By Dr Oliver Tearle (Loughborough University)
‘The One That Got Away’ is a song by Katy Perry. Taken from her third studio album, Teenage Dream (2010), the song sees the singer reminiscing about a relationship she had with someone who is now no longer her lover. He is the titular ‘one that got away’ from her.
You can listen to ‘The One That Got Away’ here. But the meaning of the song’s lyrics demand closer analysis, since there are several surprising elements to the song’s ‘narrative’, which we like to explore and bring to light.
‘The One That Got Away’: song meaning
The song begins with the singer of the song reminiscing about the early days of her relationship with her beau. They first met in the summer after they graduated from high school, and spent that summer making out, getting matching tattoos, and drinking together. The singer reveals at the end of the first verse that she and her beau are no longer together.
In the chorus, the singer tells us that, if life had been different, she would be his girl still, and the two of them would be loyal to each other and face the world together. In this alternate existence, she would persuade him to stay with her, and she wouldn’t then be describing him, mournfully, as the one who got away from her.
The second verse positions the singer as muse and helper to her male partner, who is revealed to be a singer. He sings the blues, but is likened to the country singer Johnny Cash, whose love interest (and eventually, his second wife) June Carter is also mentioned.
June Carter supported Cash through the various turbulent periods of his life as a famous singer, and the two of them remained together until their deaths (within just four months of one another in 2003). The singer remembers when she and her beau were together and they were inseparable, like Carter and Cash.
They made a promise to each other back then that they would stay together, and sometimes, the singer confesses, she still puts Johnny Cash’s old songs on and listens to them. She then reveals that she’s heard that her erstwhile beau had his tattoo removed (the one which matched the one she got when she turned eighteen). Clearly, unlike Carter for Cash, she is no longer her former lover’s muse for his songs.
The singer reveals that although she is now wealthy, she cannot buy a time machine and go back to those days. Nor can buying herself expensive jewellery (with ‘rings’ suggesting engagement to various replacement beaus) replace the man she used to have. She regrets not telling him just how much he meant to her when she had a chance, as she’s now living with the consequences of letting him slip away.

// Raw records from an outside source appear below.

File: config.mk
export PLATFORM = sky130hd
export DESIGN_NAME = adxl362_sampler
export DESIGN_NICKNAME = d
export VERILOG_FILES = /design/src/rtl/adxl362_sampler.sv
export SDC_FILE = /design/constraint.sdc
export NUM_CORES = 1
export LEC_CHECK = 0
export CAP_MARGIN = 0
export CORE_MARGIN = 3
export CORE_UTILIZATION = 55
export CTS_BUF_LIST = sky130_fd_sc_hd__clkbuf_8 sky130_fd_sc_hd__clkbuf_16
export CTS_CLUSTER_DIAMETER = 50
export DETAILED_ROUTE_END_ITERATION = 7
export PLACE_DENSITY = 0.86
export SLEW_MARGIN = 15
export SYNTH_ARGS = -nofsm -noshare
export SYNTH_HDL_FRONTEND = slang
export SYNTH_SLANG_ARGS = --single-unit
File: constraint.sdc
create_clock -name clk_i -period 3.1 [get_ports clk_i]
set_input_delay 0.62 -clock clk_i [delete_from_list [all_inputs] [get_ports clk_i]]
set_output_delay 0.62 -clock clk_i [all_outputs]
set_load 0.005 [all_outputs]
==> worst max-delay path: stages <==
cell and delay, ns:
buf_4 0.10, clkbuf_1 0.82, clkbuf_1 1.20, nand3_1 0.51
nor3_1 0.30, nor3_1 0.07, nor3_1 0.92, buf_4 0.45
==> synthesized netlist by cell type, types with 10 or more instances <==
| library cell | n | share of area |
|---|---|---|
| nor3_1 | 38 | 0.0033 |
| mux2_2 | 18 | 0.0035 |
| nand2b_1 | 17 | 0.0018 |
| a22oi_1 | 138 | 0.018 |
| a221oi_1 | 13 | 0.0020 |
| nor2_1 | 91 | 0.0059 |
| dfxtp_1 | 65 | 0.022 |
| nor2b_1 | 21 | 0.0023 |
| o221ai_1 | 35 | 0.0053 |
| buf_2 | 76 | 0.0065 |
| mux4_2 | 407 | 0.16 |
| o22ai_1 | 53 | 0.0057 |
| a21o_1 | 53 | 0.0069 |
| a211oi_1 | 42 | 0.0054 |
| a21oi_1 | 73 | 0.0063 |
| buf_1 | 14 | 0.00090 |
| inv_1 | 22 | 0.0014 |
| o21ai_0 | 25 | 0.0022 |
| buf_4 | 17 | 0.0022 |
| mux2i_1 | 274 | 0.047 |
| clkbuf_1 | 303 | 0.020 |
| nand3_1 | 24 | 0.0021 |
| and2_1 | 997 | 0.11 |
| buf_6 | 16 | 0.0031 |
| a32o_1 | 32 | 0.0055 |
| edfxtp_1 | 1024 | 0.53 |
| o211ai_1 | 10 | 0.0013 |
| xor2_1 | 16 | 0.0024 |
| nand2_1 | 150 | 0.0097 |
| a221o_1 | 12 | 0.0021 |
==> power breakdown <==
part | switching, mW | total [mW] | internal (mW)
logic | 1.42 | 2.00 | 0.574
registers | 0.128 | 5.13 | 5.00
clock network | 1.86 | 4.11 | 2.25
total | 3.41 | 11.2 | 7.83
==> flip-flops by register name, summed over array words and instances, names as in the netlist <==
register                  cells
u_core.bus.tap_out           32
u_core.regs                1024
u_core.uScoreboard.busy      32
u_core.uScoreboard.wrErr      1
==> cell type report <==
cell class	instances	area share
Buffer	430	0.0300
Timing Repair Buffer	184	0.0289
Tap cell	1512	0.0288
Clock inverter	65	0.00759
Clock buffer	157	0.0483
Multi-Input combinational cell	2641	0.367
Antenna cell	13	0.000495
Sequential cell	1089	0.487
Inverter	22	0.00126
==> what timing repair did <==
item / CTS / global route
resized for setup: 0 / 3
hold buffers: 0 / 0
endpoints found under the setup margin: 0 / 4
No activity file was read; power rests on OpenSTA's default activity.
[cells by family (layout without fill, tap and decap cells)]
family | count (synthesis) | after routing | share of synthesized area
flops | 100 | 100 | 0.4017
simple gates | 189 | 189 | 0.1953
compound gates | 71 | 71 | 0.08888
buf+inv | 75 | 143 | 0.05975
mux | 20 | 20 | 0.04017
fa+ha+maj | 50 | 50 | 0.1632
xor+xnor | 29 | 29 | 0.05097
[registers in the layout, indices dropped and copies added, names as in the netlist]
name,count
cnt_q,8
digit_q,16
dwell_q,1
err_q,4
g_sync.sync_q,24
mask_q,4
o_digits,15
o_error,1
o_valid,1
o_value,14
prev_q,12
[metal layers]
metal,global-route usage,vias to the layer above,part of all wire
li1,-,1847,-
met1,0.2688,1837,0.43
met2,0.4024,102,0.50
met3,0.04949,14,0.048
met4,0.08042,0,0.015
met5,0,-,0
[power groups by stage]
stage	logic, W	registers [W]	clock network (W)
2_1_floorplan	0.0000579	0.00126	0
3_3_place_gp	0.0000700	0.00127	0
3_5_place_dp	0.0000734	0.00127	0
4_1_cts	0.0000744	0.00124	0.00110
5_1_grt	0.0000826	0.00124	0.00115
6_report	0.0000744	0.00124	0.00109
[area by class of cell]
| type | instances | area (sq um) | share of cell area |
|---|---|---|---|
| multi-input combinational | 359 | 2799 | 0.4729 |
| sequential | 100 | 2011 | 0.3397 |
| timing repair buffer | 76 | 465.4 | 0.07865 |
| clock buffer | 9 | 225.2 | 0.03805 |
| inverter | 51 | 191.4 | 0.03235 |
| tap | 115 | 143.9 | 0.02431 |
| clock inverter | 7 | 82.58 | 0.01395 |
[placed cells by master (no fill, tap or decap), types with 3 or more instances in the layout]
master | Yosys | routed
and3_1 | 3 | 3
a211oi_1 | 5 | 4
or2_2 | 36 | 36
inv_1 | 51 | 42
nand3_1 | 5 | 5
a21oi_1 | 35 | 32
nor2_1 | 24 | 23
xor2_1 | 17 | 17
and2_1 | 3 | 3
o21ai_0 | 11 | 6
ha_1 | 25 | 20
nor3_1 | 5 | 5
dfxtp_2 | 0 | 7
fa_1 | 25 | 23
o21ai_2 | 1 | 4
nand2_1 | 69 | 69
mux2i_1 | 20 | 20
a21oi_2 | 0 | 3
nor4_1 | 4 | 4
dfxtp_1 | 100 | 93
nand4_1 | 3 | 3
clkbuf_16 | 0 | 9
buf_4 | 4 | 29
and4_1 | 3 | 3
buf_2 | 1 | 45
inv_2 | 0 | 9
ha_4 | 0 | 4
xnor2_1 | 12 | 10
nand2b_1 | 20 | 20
--- src/rtl/fifo_wr_arbiter_pkg.sv ---
// Shared types and default sizing for the FIFO write-port arbiter.
// FIFO_WIDTH matches the data width of the FIFO this arbiter feeds.
package fifo_wr_arbiter_pkg;

  localparam int FIFO_WIDTH    = 16;
  localparam int ARB_NUM_REQ   = 4;
  localparam int ARB_MAX_BURST = 4;

  typedef enum logic {
    ARB_IDLE  = 1'b0,
    ARB_GRANT = 1'b1
  } arb_state_e;

endpackage

--- src/rtl/fifo_wr_arbiter_rr_pick.sv ---
// Round-robin selector: first set bit of req_i scanning last_i+1, last_i+2, ... modulo NUM_REQ.
// Purely combinational; no backpressure.
module rr_pick #(
  parameter int NUM_REQ = 4
) (
  input  logic [NUM_REQ-1:0]         req_i,
  input  logic [$clog2(NUM_REQ)-1:0] last_i,
  output logic                       found_o,
  output logic [$clog2(NUM_REQ)-1:0] next_o
);

  localparam int IDX_W = $clog2(NUM_REQ);

  int               idx;
  logic [IDX_W-1:0] idx_w;

  // Walk from the farthest offset down so the nearest requester wins.
  always_comb begin
    found_o = 1'b0;
    next_o  = last_i;
    idx     = 0;
    idx_w   = '0;
    for (int off = NUM_REQ; off >= 1; off--) begin
      idx   = (int'(last_i) + off) % NUM_REQ;
      idx_w = IDX_W'(idx);
      if (req_i[idx_w]) begin
        found_o = 1'b1;
        next_o  = idx_w;
      end
    end
  end

endmodule

--- src/rtl/fifo_wr_arbiter.sv ---
// Round-robin arbiter sharing one FIFO write port; beats reach the FIFO 1 cycle after acceptance.
// Accept is withheld on fifo_full, or on almostfull while a registered write is still in flight.
module fifo_wr_arbiter
  import fifo_wr_arbiter_pkg::*;
#(
  parameter int NUM_REQ    = ARB_NUM_REQ,
  parameter int DATA_WIDTH = FIFO_WIDTH,
  parameter int MAX_BURST  = ARB_MAX_BURST
) (
  input  logic                          clk,
  input  logic                          rst_n,
  input  logic [NUM_REQ-1:0]            req_valid,
  input  logic [NUM_REQ*DATA_WIDTH-1:0] req_data,
  output logic [NUM_REQ-1:0]            req_ready,
  input  logic                          fifo_full,
  input  logic                          fifo_almostfull,
  output logic [DATA_WIDTH-1:0]         fifo_data_in,
  output logic                          fifo_wr_en,
  output logic [$clog2(NUM_REQ)-1:0]    grant_id,
  output logic                          busy
);

  localparam int IDX_W = $clog2(NUM_REQ);
  localparam int CNT_W = $clog2(MAX_BURST + 1);

  arb_state_e            state_q, state_d;
  logic [IDX_W-1:0]      grant_q, grant_d;
  logic [CNT_W-1:0]      cnt_q, cnt_d;
  logic                  wr_en_q, wr_en_d;
  logic [DATA_WIDTH-1:0] dat_q, dat_d;

  logic                  pick_found;
  logic [IDX_W-1:0]      pick_idx;
  logic                  can_accept;
  logic                  xfer;
  logic                  valid_g;
  logic                  last_beat;
  logic [DATA_WIDTH-1:0] sel_dat;

  rr_pick #(
    .NUM_REQ(NUM_REQ)
  ) u_rr_pick (
    .req_i  (req_valid),
    .last_i (grant_q),
    .found_o(pick_found),
    .next_o (pick_idx)
  );

  // The almostfull term covers the slot already claimed by the write now in flight.
  assign can_accept = (state_q == ARB_GRANT) && !fifo_full && !(fifo_almostfull && wr_en_q);
  assign last_beat  = (cnt_q == CNT_W'(MAX_BURST - 1));

  always_comb begin
    req_ready = '0;
    sel_dat   = '0;
    valid_g   = 1'b0;
    for (int i = 0; i < NUM_REQ; i++) begin
      if (IDX_W'(i) == grant_q) begin
        req_ready[i] = can_accept;
        sel_dat      = req_data[i*DATA_WIDTH +: DATA_WIDTH];
        valid_g      = req_valid[i];
      end
    end
  end

  assign xfer = can_accept && valid_g;

  always_comb begin
    state_d = state_q;
    grant_d = grant_q;
    cnt_d   = cnt_q;
    case (state_q)
      ARB_IDLE: begin
        if (pick_found) begin
          state_d = ARB_GRANT;
          grant_d = pick_idx;
          cnt_d   = '0;
        end
      end
      ARB_GRANT: begin
        if (xfer) begin
          cnt_d = cnt_q + 1'b1;
          if (last_beat) state_d = ARB_IDLE;
        end else if (!valid_g) begin
          state_d = ARB_IDLE;
        end
      end
      default: state_d = ARB_IDLE;
    endcase
  end

  assign wr_en_d = xfer;
  assign dat_d   = xfer ? sel_dat : dat_q;

  always_ff @(posedge clk or negedge rst_n) begin
    if (!rst_n) begin
      state_q <= ARB_IDLE;
      grant_q <= IDX_W'(NUM_REQ - 1);
      cnt_q   <= '0;
      wr_en_q <= 1'b0;
      dat_q   <= '0;
    end else begin
      state_q <= state_d;
      grant_q <= grant_d;
      cnt_q   <= cnt_d;
      wr_en_q <= wr_en_d;
      dat_q   <= dat_d;
    end
  end

  assign fifo_wr_en   = wr_en_q;
  assign fifo_data_in = dat_q;
  assign grant_id     = grant_q;
  assign busy         = (state_q == ARB_GRANT);

endmodule

--- config.mk ---
export PLATFORM = sky130hd
export DESIGN_NAME = fifo_wr_arbiter
export DESIGN_NICKNAME = d
export VERILOG_FILES = /design/src/rtl/fifo_wr_arbiter_pkg.sv /design/src/rtl/fifo_wr_arbiter_rr_pick.sv /design/src/rtl/fifo_wr_arbiter.sv
export SDC_FILE = /design/constraint.sdc
export NUM_CORES = 1
export LEC_CHECK = 0
export ABC_AREA = 0
export CORE_AREA = 5 5 78 80
export DETAILED_ROUTE_END_ITERATION = 12
export DIE_AREA = 0 0 83 85
export PLACE_DENSITY = 0.72
export RECOVER_POWER = 100
export SYNTH_ARGS = -nofsm -noshare
export SYNTH_HDL_FRONTEND = slang
export SYNTH_SLANG_ARGS = --single-unit
--- constraint.sdc ---
create_clock -name clk -period 2.8 [get_ports clk]
set_input_delay 0.42 -clock clk [delete_from_list [all_inputs] [get_ports clk]]
set_output_delay 0.42 -clock clk [all_outputs]
set_load 0.05 [all_outputs]
# After elaboration in Yosys (flattened, before gate mapping)

Index checks and enable logic that the tools add are counted.
Widths: inputs -> output; s select.

Word-level logic and storage cells: 67
Register bits: 23
Output and inout port bits: 24
Bits of input ports: 72

Bitwise operators: 1
Equal/unequal tests: 6
Order comparisons: 4
Mux-type cells: 36
Reductions and logical operators: 10
Add/sub/neg operators: 5

Operator list:

| operator            | number |
|---|---|
| $mux 16             | 4 |
| $mux 1              | 20 |
| $lt 2x3->1 const B  | 4 |
| $bmux 1 s2          | 4 |
| $mux 2              | 4 |
| $mux 3              | 2 |
| $pmux 3 s2          | 1 |
| $add 2x1->2 const B | 2 |
| $add 2x2->2 const B | 2 |
| $eq 2x2->1 const A  | 2 |
| $logic_and 1x1->1   | 4 |
| $reduce_bool 4->1   | 1 |
| $add 3x1->3 const B | 1 |
| $eq 3x2->1 const B  | 1 |
| $reduce_and 3->1    | 1 |
| $eq 1x2->1 const A  | 1 |
| $logic_not 1->1     | 2 |
| $logic_not 2->1     | 1 |
| $ne 2x1->1 const B  | 1 |
| $ne 2x2->1 const B  | 1 |
| $pmux 1 s2          | 1 |
| $reduce_and 2->1    | 1 |
| $not 1->1           | 1 |

# Depth between registers and ports, before layout

Depth in word-level cells: 9
Depth in mapped cells: 8
Mapped depth without buffers: 6

# Hierarchy

From an unflattened synthesis, not the netlist that was laid out.

Cells, all modules: 104
Area, all modules: 1517.7 um^2

Modules (own cells, without submodules):

| module          | instances | sequential area each (um^2) | cells an instance | area each (um^2) |
|---|---|---|---|---|
| fifo_wr_arbiter | 1         | 578.1                       | 90                | 1435.1 |
| rr_pick         | 1         | 0.0                         | 14                | 82.6 |

# Worst setup path after synthesis

OpenSTA, ideal clock, no wires.

Kind: register to register
Start point: reg grant_q[1], in the netlist grant_id[1]
End point: reg dat_q[0], in the netlist fifo_data_in[0]
Library setup time: 125 ps
Stages on the path, launching flop included: 9
Data required time: 2675 ps
Arrival time: 2289 ps
Buffers on the path: 2
Slack: 386 ps
Path through: dfstp_2 > inv_1 > ha_1 > buf_6 > nand3b_4 > a221o_1 > a21boi_2 > buf_6 > mux2_4

Longest elaborated chain between the ends: 6
Elaborated cells on any way between the ends: 13
Classes of those cells: eq/ne: 3; mux: 8; reduce/logical: 2

Ends and longest elaborated chain:

| what                   | line                   | source |
|---|---|---|
| from (decl)            | fifo_wr_arbiter.sv:27  | `logic [IDX_W-1:0] grant_q, grant_d;` |
| from (signal assigned) | fifo_wr_arbiter.sv:98  | `grant_q <= IDX_W'(NUM_REQ - 1);` |
| from (signal assigned) | fifo_wr_arbiter.sv:104 | `grant_q <= grant_d;` |
| $logic_not 2->1        | fifo_wr_arbiter.sv:58  | `if (IDX_W'(i) == grant_q) begin` |
| $mux 1 (4 in series)   | fifo_wr_arbiter.sv:58  |  |
| $logic_and 1x1->1      | fifo_wr_arbiter.sv:66  | `assign xfer = can_accept && valid_g;` |
| to (signal assigned)   | fifo_wr_arbiter.sv:107 | `dat_q <= dat_d;` |
| to (decl)              | fifo_wr_arbiter.sv:30  | `logic [DATA_WIDTH-1:0] dat_q, dat_d;` |

Several ways; a longest one is shown, not always the timed one.
A chain may end at the register's enable or synchronous reset.

# Final worst setup path

Start point: reg grant_q[0], in the netlist grant_id[0]
End point: reg dat_q[10], in the netlist fifo_data_in[10]

The elaborated chain is that of the path after synthesis.
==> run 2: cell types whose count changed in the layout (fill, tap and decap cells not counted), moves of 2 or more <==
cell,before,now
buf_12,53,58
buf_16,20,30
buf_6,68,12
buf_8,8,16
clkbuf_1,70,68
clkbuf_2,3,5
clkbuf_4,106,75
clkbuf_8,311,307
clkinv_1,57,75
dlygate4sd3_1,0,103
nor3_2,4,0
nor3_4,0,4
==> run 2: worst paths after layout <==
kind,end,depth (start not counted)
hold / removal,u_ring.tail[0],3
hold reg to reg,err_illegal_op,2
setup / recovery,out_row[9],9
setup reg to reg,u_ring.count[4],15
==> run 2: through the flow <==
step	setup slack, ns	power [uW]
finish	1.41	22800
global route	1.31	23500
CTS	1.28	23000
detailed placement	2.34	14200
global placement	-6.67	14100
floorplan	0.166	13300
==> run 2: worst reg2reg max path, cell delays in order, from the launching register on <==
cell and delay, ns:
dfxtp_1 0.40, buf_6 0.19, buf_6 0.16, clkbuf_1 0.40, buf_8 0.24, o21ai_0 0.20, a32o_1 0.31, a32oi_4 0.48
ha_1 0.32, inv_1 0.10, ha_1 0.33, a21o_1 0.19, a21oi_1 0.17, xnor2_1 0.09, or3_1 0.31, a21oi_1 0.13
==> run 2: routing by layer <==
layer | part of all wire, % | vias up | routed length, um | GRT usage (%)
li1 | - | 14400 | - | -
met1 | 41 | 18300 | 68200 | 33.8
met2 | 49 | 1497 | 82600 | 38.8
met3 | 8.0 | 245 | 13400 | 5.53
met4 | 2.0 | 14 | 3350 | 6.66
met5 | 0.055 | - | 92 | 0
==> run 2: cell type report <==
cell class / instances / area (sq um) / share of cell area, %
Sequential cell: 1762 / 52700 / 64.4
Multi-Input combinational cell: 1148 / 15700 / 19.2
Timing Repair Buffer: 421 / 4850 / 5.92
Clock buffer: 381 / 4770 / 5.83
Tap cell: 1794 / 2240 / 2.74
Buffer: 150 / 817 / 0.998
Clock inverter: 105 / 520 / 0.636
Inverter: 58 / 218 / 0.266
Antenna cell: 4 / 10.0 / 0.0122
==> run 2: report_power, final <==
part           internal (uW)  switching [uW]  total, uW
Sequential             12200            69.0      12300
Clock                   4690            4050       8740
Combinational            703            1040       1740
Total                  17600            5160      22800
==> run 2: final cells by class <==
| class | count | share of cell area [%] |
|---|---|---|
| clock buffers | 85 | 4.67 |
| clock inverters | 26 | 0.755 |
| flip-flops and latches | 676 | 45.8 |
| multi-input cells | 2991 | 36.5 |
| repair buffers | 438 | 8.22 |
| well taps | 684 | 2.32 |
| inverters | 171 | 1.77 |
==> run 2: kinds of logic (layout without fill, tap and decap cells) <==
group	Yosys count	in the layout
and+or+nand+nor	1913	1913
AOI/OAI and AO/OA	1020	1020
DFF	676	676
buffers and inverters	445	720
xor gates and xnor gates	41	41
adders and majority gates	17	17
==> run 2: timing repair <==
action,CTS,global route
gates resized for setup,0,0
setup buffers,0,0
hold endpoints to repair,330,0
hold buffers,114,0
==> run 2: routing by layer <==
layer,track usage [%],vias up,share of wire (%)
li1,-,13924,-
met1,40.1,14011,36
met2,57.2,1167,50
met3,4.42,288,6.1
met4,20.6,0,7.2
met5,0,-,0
$ cat src/rtl/rgb_switch_debounce.sv
// Synchronizer and per-bit debouncer for the RGB LED colour switches.
// Produces a debounced colour word plus registered rise/fall/changed strobes.
module rgb_switch_debounce #(
    parameter int WIDTH           = 6,
    parameter int DEBOUNCE_CYCLES = 1000000,
    parameter int SYNC_STAGES     = 2
) (
    input  logic             clk,
    input  logic             rst,
    input  logic [WIDTH-1:0] In,
    output logic [WIDTH-1:0] Out,
    output logic [WIDTH-1:0] rise,
    output logic [WIDTH-1:0] fall,
    output logic             changed
);

    localparam int CW = (DEBOUNCE_CYCLES > 2) ? $clog2(DEBOUNCE_CYCLES) : 1;
    localparam logic [CW-1:0] CNT_MAX = CW'(DEBOUNCE_CYCLES - 1);

    logic [SYNC_STAGES-1:0][WIDTH-1:0] sync_r;
    logic [WIDTH-1:0][CW-1:0]          cnt_r;
    logic [WIDTH-1:0]                  out_r;
    logic [WIDTH-1:0]                  rise_r;
    logic [WIDTH-1:0]                  fall_r;
    logic                              changed_r;

    logic [WIDTH-1:0]                  sync_s;
    logic [WIDTH-1:0]                  diff_s;
    logic [WIDTH-1:0]                  hit_s;

    assign sync_s  = sync_r[SYNC_STAGES-1];
    assign Out     = out_r;
    assign rise    = rise_r;
    assign fall    = fall_r;
    assign changed = changed_r;

    // Multi-flop synchronizer; stage 0 samples the raw asynchronous lines.
    always_ff @(posedge clk or posedge rst) begin
        if (rst) begin
            sync_r <= {(SYNC_STAGES*WIDTH){1'b0}};
        end else begin
            sync_r <= {sync_r[SYNC_STAGES-2:0], In};
        end
    end

    // A bit qualifies when it still disagrees with Out at the terminal count.
    always_comb begin
        diff_s = sync_s ^ out_r;
        hit_s  = {WIDTH{1'b0}};
        for (int i = 0; i < WIDTH; i++) begin
            if (diff_s[i] && (cnt_r[i] == CNT_MAX)) begin
                hit_s[i] = 1'b1;
            end else begin
                hit_s[i] = 1'b0;
            end
        end
    end

    // Per-bit counters, debounced level and edge strobes.
    always_ff @(posedge clk or posedge rst) begin
        if (rst) begin
            cnt_r     <= {(WIDTH*CW){1'b0}};
            out_r     <= {WIDTH{1'b0}};
            rise_r    <= {WIDTH{1'b0}};
            fall_r    <= {WIDTH{1'b0}};
            changed_r <= 1'b0;
        end else begin
            for (int i = 0; i < WIDTH; i++) begin
                if (!diff_s[i] || hit_s[i]) begin
                    cnt_r[i] <= {CW{1'b0}};
                end else begin
                    cnt_r[i] <= cnt_r[i] + CW'(1);
                end
            end
            out_r     <= out_r ^ hit_s;
            rise_r    <= hit_s & sync_s;
            fall_r    <= hit_s & ~sync_s;
            changed_r <= |hit_s;
        end
    end

endmodule

$ cat config.mk
export PLATFORM = sky130hd
export DESIGN_NAME = rgb_switch_debounce
export DESIGN_NICKNAME = d
export VERILOG_FILES = /design/src/rtl/rgb_switch_debounce.sv
export SDC_FILE = /design/constraint.sdc
export NUM_CORES = 1
export LEC_CHECK = 0
export ABC_AREA = 1
export CAP_MARGIN = 20
export CORE_ASPECT_RATIO = 0.8
export CORE_MARGIN = 3
export CORE_UTILIZATION = 60
export DETAILED_ROUTE_END_ITERATION = 10
export HOLD_SLACK_MARGIN = 0.08
export PLACE_DENSITY_LB_ADDON = 0.2
export SYNTH_ARGS = -nofsm -noshare
export SYNTH_HDL_FRONTEND = slang
export SYNTH_SLANG_ARGS = --single-unit
$ cat constraint.sdc
create_clock -name clk -period 7.25 [get_ports clk]
set_input_delay 1.8125 -clock clk [delete_from_list [all_inputs] [get_ports clk]]
set_output_delay 1.8125 -clock clk [all_outputs]
set_load 0.02 [all_outputs]
==> summary.md, run 1 <==
| Metric | Value |
|---|---|
| RSZ-0062 raised after global routing | `no` |
| Worst setup EP type | `output port` |
| GP Congestion | `just under 1` |
| Most common cell after layout, fill and taps aside | `nor2_1` |
| Die outline height | `108 microns` |
| XOR/XNOR Fraction of Synth Area | `0.0537` |
| Register bit total from synthesis | `151` |
| Post-CTS Setup Bufs | `0` |
| Post-Syn Area | `7830 sq um` |
| I/O pin count | `27` |
| Die area | `14500 sq um` |
| Post-Synth Simple-Gate Area | `0.365` |
| Fill cells | `roughly 1000` |
| Setup Skew | `about 11 ps` |
| Worst path cell trace | `clkdlybuf4s50_1` |
| Post-Syn Area per Cell | `7.72 sq um` |
| HPWL after DPL | `11500 microns` |
| Remaining global-route overflow | `0` |
| # Max-Cap Violations | `0` |
| Die X | `between 100 and 150 microns` |
| Starting Density | `0.628` |
| Fin crit share | `0.452` |
| Hold Violations, Final | `0` |
| Final max-slew violation count | `0` |
| CP Depth | `1` |
| Status | `completed` |
| Netlist cell types | `30` |
| IO buf count | `26` |
| Initial antenna violation count | `0` |
| Cts bufs inserted | `17` |
| Total wire length | `16400 microns` |
| Critical path's largest stage delay | `640 ps` |
| Worst Setup Start Kind | `flip-flop` |
| Adder-Cell Fraction of Synth Area | `0.00958` |
| First-pass GRT wire length | `around 29000 microns` |
| Fmax | `305 MHz` |
| Largest family of logic cells by synthesized area | `simple AND/OR/NAND/NOR gates` |
| Slowest-stage cell, CP | `clkdlybuf4s50_1` |
| Worst Reg-to-Reg Cells | `8` |
| Crit path time final | `3280 ps` |
| Critical path arrival | `1470 ps` |
| Data required, critical path | `5440 ps` |
| Max clock buf depth | `2` |
| Final setup fails | `0` |
| Post-CTS sizing | `0` |
| Share of layout cells above drive strength 1 | `0.0553` |
| Power Total | `1.87 mW` |
| DR vias/cell | `5.23` |
| Antenna diodes | `0` |
| CTS root buf | `clkbuf_16` |
| H-tree depth | `4` |
| Final ANT Viol Nets | `0` |
| Row Count | `36` |
| Leak | `between 3 and 4 nW` |
| Hold Crit Start | `sync_r[5]` |
| Crit path kind | `flip-flop to output port` |
| Compound-Gate Fraction of Synth Area | `0.0228` |
| TritonRoute pass-1 iters | `7` |
| R2R Setup Slk | `5380 ps` |
| Worst slew pin tran | `just under 800 ps` |
| Nets | `~1100` |
| WL/cell | `13.3 microns` |
| Syn nets | `1028` |
| DR iter-0 viols | `690` |
| Total Routing Usage GR | `0.245` |
| Clock-pin slew on the worst setup and hold paths | `approximately 70 ps` |
| Placed Cells | `1205` |
| Hold_buf cts | `0` |
| Slew headroom | `0.474` |
| CTS tree | `done` |
| Critical Path End | `Out[3]` |
| Multiplexer share of the synthesized area | `0` |
| Post-Layout Cell Count | `between 1000 and 1500` |
| Setup TNS | `0 ps` |
| Via count | `between 6000 and 7000` |
| DRC Markers | `0` |
| Cell count after synthesis | `1014` |
| PwrDens | `211 nW/um^2` |
| R2r startpoint | `cnt_r[20]` |
| CP bufs+invs | `1` |
| Largest net degree at the start of global routing | `91` |
| Synth warn | `0` |
| Area growth syn-to-layout | `13.3%` |
| Reg-to-Reg End | `cnt_r[36]` |
| Clk_lat worst skew | `420 ps` |
| Top delay family on crit path | `buffers and inverters` |
| Hold Path Class | `flip-flop to flip-flop` |
| TritonCTS Sinks | `151` |
| Most frequent cells in the layout | `243 x nor2_1, 222 x nand2_1, 151 x dfrtp_1` |
| Part of the Yosys area used for sequential elements | `0.482` |
| Vias in the first global route | `6150` |
| Core Region | `12500 sq um` |
| Maximum VDD drop | `0.169 mV` |
| Crit path max fanout | `5` |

‘The One That Got Away’: analysis
On the face of it, ‘The One That Got Away’ is a simple song about an age-old theme in music: lost love. The title, and the song’s chorus, identify the song’s addressee – the former lover of the singer, the boyfriend who was, perhaps, her first true love – as the crux or focal point of the song. He is the one who got away, the one whom she allowed to get away from her, and now he is lost, and she must live without him.
But this tells only half the story. For the song appears also to be about a nostalgia for a very particular time in our lives: that watershed year when we turn eighteen, leave school behind, and embark on our journey out into the big, bad world on our own. Or rather, at least in ‘The One That Got Away’, not quite alone: but with one’s love by one’s side.
The opening verse of the song makes this second meaning plain. The summer setting harks back to a glorious Edenic past in which the whole of the singer’s adult life stretched before her. The rites of passage associated with maturity – falling in love, trying one’s first (illicit) alcohol, being able to drive around in a car and be free from parental shackles and control – are all mentioned. There’s a sense that the singer is mourning more than the loss of her erstwhile love.
Or to put this another way, the ‘one that got away’ is not merely the lover who left her, the man she let slip through her fingers – and the fact that Katy Perry opts for the impersonal pronoun ‘that’ over the personal ‘who’ suggests as much (if it simply referred to her former beau, surely it should be the one who got away?).
In summary, Katy Perry – or the speaker or singer in the song, at least – is lamenting both the loss of her lover and the passing of her youth.
But the romantic ‘narrative’ is obviously important to the song as well. Here, the comparison between the singer and her lover and the musical powerhouse of Johnny Cash and June Carter is more revealing than the song’s speaker is perhaps aware: although they ended up marrying and spending the rest of their lives together, their relationship was notoriously tempestuous, as attested by the 2005 biopic Walk the Line.
Perhaps this is one reason why the musician and his muse (note how ‘muse’ plays off the music which was the passion of the boyfriend, and, one assumes, the singer herself) are no longer together.
Nevertheless, she clearly viewed the ‘one that got away’ as her soulmate.
Indeed, Katy Perry’s comment on the meaning of ‘The One That Got Away’ in 2011 revealed as much: after revealing that she wrote the song about promising to love someone forever before later realising you cannot follow through on such a promise, she went on to describe it as a ‘bittersweet story’ (presumably because it’s about happy memories recollected in unhappiness). Perry also commented that she hoped people listening to the song would never have to experience ‘The One’ getting away.
This ‘One’, then, is not just anyone, but The One: one’s soulmate and forever lover. And this wordplay within the title ‘The One That Got Away’ hides the darker and more melancholy true meaning of the song’s tragedy and heartbreak.